On the 11th hour of the 11th day of the 11th month in 1918, World War I ended. This day, Nov. 11, would become known as “Armistice Day” and later in the United States be recognized as “Veterans Day.”
At the time, “The Great War,” as World War I was then referred to was supposed to be the “war to end all wars.” But as we know far too tragically, that would not be the case as the world again saw World War II and continued conflicts in the years that have followed.
While there are very few people that remember living through World War I, it was a war that forever changed the political landscape of Europe and ushered the world into modern warfare where hundreds of thousands of soldiers would die in combat. Today, there are no living World War I veterans.
But today, there are thousands of American veterans living and working among us who helped fight for freedom in Europe, the Pacific, in the Middle East and elsewhere around the world. According to the latest data available in 2016, there are 18.5 million veterans in the United States of which 9.2 million are over the age of 65 and 1.6 million are female.
It is to these living veterans that we owe our eternal gratitude and thanks not only on Veterans Day, but every day of the week, month and year. These are the men and women who after faithfully serving this nation, go about their lives living and working beside us. Some suffer far more physically and emotionally than we, as civilians, will ever know from their time of service. Some of these veterans are in nursing homes. And tragically, some of our veterans could not make the adjustment back to civilian life and became homeless.

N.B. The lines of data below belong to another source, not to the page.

Background: an optimization exercise with open tools, aiming at small area, a short achievable clock period and few clock cycles. Do not read the settings as production practice. Function was not checked in any run shown here: the RTL went through the layout flow alone.

===== flow/design.v =====
package chirp_gen_pkg;
  localparam int CHIRP_TYPE_SIZE = 2;
  localparam logic [CHIRP_TYPE_SIZE-1:0] TYPE_UP    = 2'd0;
  localparam logic [CHIRP_TYPE_SIZE-1:0] TYPE_DOWN  = 2'd1;
  localparam logic [CHIRP_TYPE_SIZE-1:0] TYPE_QDOWN = 2'd2;
  typedef enum logic [1:0] {
    ST_IDLE = 2'd0,    
    ST_MUL  = 2'd1,    
    ST_SUB  = 2'd2,    
    ST_RUN  = 2'd3     
  } state_t;
endpackage
module chirp_freq_step #(
  parameter int PRECISION = 32
) (
  input  logic [PRECISION-1:0] freq,
  input  logic [PRECISION-1:0] phase_inc,
  input  logic [PRECISION-1:0] bw_sr,
  input  logic                 up,
  input  logic                 fold_en,
  output logic [PRECISION-1:0] next_freq
);
  logic              sub;
  logic [PRECISION-1:0] stepped;
  logic [PRECISION:0]   cmp;
  logic              fold;
  always_comb begin
    sub     = !up || !fold_en;
    stepped = freq + (sub ? ~phase_inc : phase_inc) + PRECISION'(sub);
    if (up) cmp = {stepped[PRECISION-1], stepped} - {2'b00, bw_sr[PRECISION-1:1]};
    else    cmp = {stepped[PRECISION-1], stepped} + {2'b00, bw_sr[PRECISION-1:1]};
    fold    = fold_en && (up ? !cmp[PRECISION] : cmp[PRECISION]);
    if (fold) next_freq = up ? (stepped - bw_sr) : (stepped + bw_sr);
    else      next_freq = stepped;
  end
endmodule
import chirp_gen_pkg::*;
module chirp_gen #(
  parameter int PRECISION = 32,
  parameter int SYM_W     = 12
) (
  input  logic                       clk,
  input  logic                       rst,
  input  logic                       sym_valid,
  output logic                       sym_ready,
  input  logic [SYM_W-1:0]           sym_value,
  input  logic [CHIRP_TYPE_SIZE-1:0] chirp_type,
  input  logic [3:0]                 sf,
  input  logic [PRECISION-1:0]       bw_sr,
  input  logic [PRECISION-1:0]       phase_inc,
  input  logic [PRECISION-1:0]       symbol_size,
  output logic                       out_valid,
  input  logic                       out_ready,
  output logic [PRECISION-1:0]       phase_out,
  output logic [PRECISION-1:0]       freq_out,
  output logic                       sym_done
);
  chirp_gen_pkg::state_t state;
  logic                  up_r;
  logic [PRECISION-1:0]  bw_r;
  logic [PRECISION-1:0]  inc_r;     
  logic [PRECISION-1:0]  cnt_r;     
  logic [PRECISION-1:0]  step_freq;
  logic [PRECISION-1:0]  mul_freq;
  logic                  cnt_hi0;
  logic                  cnt_zero;
  logic                  cnt_one;
  logic                  mul_last;
  logic                  size_zero;
  always_comb begin
    cnt_hi0   = (cnt_r[PRECISION-1:1] == '0);
    cnt_zero  = cnt_hi0 && !cnt_r[0];
    cnt_one   = cnt_hi0 && cnt_r[0];
    mul_last  = (inc_r[SYM_W-2:0] == '0);
    mul_freq  = {freq_out[PRECISION-2:0], 1'b0} + (inc_r[SYM_W] ? bw_r : '0);
    size_zero = (symbol_size == '0);
  end
  chirp_freq_step #(
    .PRECISION (PRECISION)
  ) u_freq_step (
    .freq      (freq_out),
    .phase_inc (inc_r),
    .bw_sr     (bw_r),
    .up        (up_r),
    .fold_en   (state == ST_RUN),
    .next_freq (step_freq)
  );
  always_ff @(posedge clk or posedge rst) begin
    if (rst) begin
      state     <= ST_IDLE;
      up_r      <= 1'b0;
      sym_ready <= 1'b0;
      out_valid <= 1'b0;
      sym_done  <= 1'b0;
      phase_out <= '0;
    end else begin
      sym_done <= 1'b0;
      case (state)
        ST_IDLE: begin
          if (sym_valid) begin
            up_r      <= (chirp_type == TYPE_UP);
            sym_ready <= (chirp_type != TYPE_UP);
            state     <= (chirp_type == TYPE_UP) ? ST_MUL : ST_SUB;
          end
        end
        ST_MUL: begin
          if (cnt_zero && mul_last) begin
            sym_ready <= 1'b1;
            state     <= ST_SUB;
          end
        end
        ST_SUB: begin
          if (sym_valid) begin
            sym_ready <= 1'b0;
            if (size_zero) begin
              sym_done <= 1'b1;
              state    <= ST_IDLE;
            end else begin
              out_valid <= 1'b1;
              state     <= ST_RUN;
            end
          end
        end
        default: begin
          if (out_ready) begin
            phase_out <= phase_out + freq_out;
            if (cnt_one) begin
              out_valid <= 1'b0;
              sym_done  <= 1'b1;
              state     <= ST_IDLE;
            end
          end
        end
      endcase
    end
  end
  always_ff @(posedge clk) begin
    case (state)
      ST_IDLE: begin
        if (sym_valid) begin
          bw_r  <= bw_sr;
          cnt_r <= {{(PRECISION-4){1'b0}}, sf};
          if (chirp_type == TYPE_UP) begin
            freq_out <= '0;
            inc_r    <= {{(PRECISION-SYM_W-1){1'b0}}, sym_value, 1'b1};
          end else begin
            freq_out <= {1'b0, bw_sr[PRECISION-1:1]};
            inc_r    <= phase_inc;
          end
        end
      end
      ST_MUL: begin
        if (!cnt_zero) begin
          bw_r  <= {1'b0, bw_r[PRECISION-1:1]};
          cnt_r <= cnt_r - PRECISION'(1);
          if (!inc_r[SYM_W] && !mul_last) inc_r <= {inc_r[PRECISION-2:0], 1'b0};
        end else begin
          freq_out <= mul_freq;
          if (mul_last) inc_r <= {1'b0, bw_sr[PRECISION-1:1]};
          else          inc_r <= {inc_r[PRECISION-2:0], 1'b0};
        end
      end
      ST_SUB: begin
        if (sym_valid) begin
          freq_out <= step_freq;
          bw_r     <= bw_sr;
          inc_r    <= phase_inc;
          cnt_r    <= symbol_size;
        end
      end
      default: begin
        if (out_ready) begin
          freq_out <= step_freq;
          cnt_r    <= cnt_r - PRECISION'(1);
        end
      end
    endcase
  end
endmodule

Yet still many of these veterans are proud of their military service to the United States. You see them wearing their military uniforms at Memorial Day and Veterans Day programs. You see them on parade floats. You see them caring for the flags on our Main Streets and parks. While their time of active service to this country may have ended with World War II, Korea, Vietnam or Afghanistan or any of the other conflicts the United States has been involved in, their love of the United States has not ended.

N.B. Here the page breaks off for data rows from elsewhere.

This design comes from an exercise in tuning for small area, a short achievable clock period and few clock cycles per item on the open sky130 flow, not from production work.
In this exercise RTL edits were held to simulation tests only and were not proved equivalent to the original.

==> flow/design.v (excerpt) <==
module polar_decoder
(
    input  wire                  clk,
    input  wire                  rst_n,
    input  wire                  module_en,
    input  wire  [192-1:0]  rdata,
    output logic [11-1:0]  raddr,
    output logic [6-1:0]  waddr,
    output logic [16-1:0]  wdata,
    output logic                 wen,
    output logic                 proc_done
);
    polar_pkg::msg_t  message;
    logic [4:0]       a_k;
    logic             llr_cycle;
    logic             a_right;
    logic             b_right;
    frame_sequencer u_seq (
        .clk       (clk),
        .rst_n     (rst_n),
        .module_en (module_en),
        .rdata     (rdata),
        .raddr     (raddr),
        .llr_cycle (llr_cycle),
        .a_k       (a_k),
        .a_right   (a_right),
        .b_right   (b_right),
        .message   (message),
        .waddr     (waddr),
        .wdata     (wdata),
        .wen       (wen),
        .proc_done (proc_done)
    );
    sc_controller u_ctrl (
        .clk       (clk),
        .rdata     (rdata),
        .llr_cycle (llr_cycle),
        .a_k       (a_k),
        .a_right   (a_right),
        .b_right   (b_right),
        .message   (message)
    );
endmodule
clock: 10.0 ns
lec_check: 0
abc_area: 1
cap_margin: 20
core_margin: 2
core_utilization: 62
place_density: 0.8
setup_slack_margin: 4.0
slew_margin: 20
tns_end_percent: 100
run.sh (not shown) runs the stock make flow with config.mk's settings and CLKGATE_MAP_FILE= SYNTH_SCRIPT=/design/flow/synth_recipe.tcl, a recipe that flattens the netlist after the stock synthesis.
The baseline went through all stages and came out clean.
Testbench counts at the start, summed over its fixed seeds: cycles 2,238, packets 760.
==> next run, changes <==
- ABC_AREA: 1 -> default
- CORE_UTILIZATION: 62 -> 55
- PLACE_DENSITY: 0.8 -> 0.75
What happened:
- core utilization drops by 2.7 points
- global-route usage drops by 4.4 points
- critical path depth drops by 3
- final cell count drops by roughly a tenth
- wire length drops slightly
- via count drops by a little under a tenth
- flip-flop and latch count stays the same
- die area climbs by roughly a tenth
==> next run, changes <==
- ABC_AREA: default -> 1
- CORE_UTILIZATION: 55 -> 50
- PLACE_DENSITY: 0.75 -> 0.7
Outcome:
- final cell count goes up by 18%
- sequential cell count is unchanged
- global-route usage goes down by 2.9 points
- synthesized cell count goes up by 24%
- clock skew goes up by 0.017 ns

---

north:
polar_decoder again, from the RTL that the note above started with.
Design polar_decoder, start of the top module:
module polar_decoder
(
    input  wire                  clk,
    input  wire                  rst_n,
    input  wire                  module_en,
    input  wire  [192-1:0]  rdata,
    output logic [11-1:0]  raddr,
    output logic [6-1:0]  waddr,
    output logic [16-1:0]  wdata,
    output logic                 wen,
    output logic                 proc_done
);
    polar_pkg::msg_t  message;
    logic [4:0]       a_k;
    logic             llr_cycle;
    logic             a_right;
    logic             b_right;
    frame_sequencer u_seq (
        .clk       (clk),
        .rst_n     (rst_n),
        .module_en (module_en),
        .rdata     (rdata),
        .raddr     (raddr),
        .llr_cycle (llr_cycle),
        .a_k       (a_k),
        .a_right   (a_right),
        .b_right   (b_right),
        .message   (message),
        .waddr     (waddr),
        .wdata     (wdata),
        .wen       (wen),
        .proc_done (proc_done)
    );
    sc_controller u_ctrl (
        .clk       (clk),
        .rdata     (rdata),
        .llr_cycle (llr_cycle),
        .a_k       (a_k),
        .a_right   (a_right),
        .b_right   (b_right),
        .message   (message)
    );
endmodule
clock: 10.0 ns
lec_check: 0
abc_area: 1
cap_margin: 10
core_margin: 2
core_utilization: 55
place_density: 0.8
setup_slack_margin: 4.0
slew_margin: 10
tns_end_percent: 100
Testbench counts of north, summed over its fixed seeds: cycles 2,238, packets 760.
Modified inputs, south compared to north
# north
export LEC_CHECK = 0
export ABC_AREA = 1
export CAP_MARGIN = 10
export CORE_MARGIN = 2
export CORE_UTILIZATION = 55
export PLACE_DENSITY = 0.8
export SETUP_SLACK_MARGIN = 4.0
export SLEW_MARGIN = 10
export TNS_END_PERCENT = 100
create_clock -name core_clock -period 10.0 [get_ports {clk}]
# south
export LEC_CHECK = 0
export ABC_AREA = 1
export CAP_MARGIN = 10
export CORE_MARGIN = 2
export CORE_UTILIZATION = 55
export PLACE_DENSITY = 0.75
export SETUP_SLACK_MARGIN = 4.25
export SLEW_MARGIN = 10
export TNS_END_PERCENT = 100
create_clock -name core_clock -period 10.0 [get_ports {clk}]
--- outcome ---
south: PASS, flow complete, no timing, DRC or antenna violations. north was smaller in final cell area than south. On HPWL after detailed placement, south does worse than north. south vs north: first-iteration detailed-routing DRC count up in south.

Our veterans know the real price of keeping the world free.
Which is why Veterans Day should be a time when Americans stop and remember the brave men and women who have risked their lives for the United States of America.
As President Dwight Eisenhower, who signed the law changing Armistice Day to Veterans Day, said in one of his addresses, “it is well for us to pause, to acknowledge our debt to those who paid so large a share of freedom’s price. As we stand here in grateful remembrance of the veterans’ contributions we renew our conviction of individual responsibility to live in ways that support the eternal truths upon which our Nation is founded, and from which flows all its strength and all its greatness.”
America owes its veterans a debt of gratitude.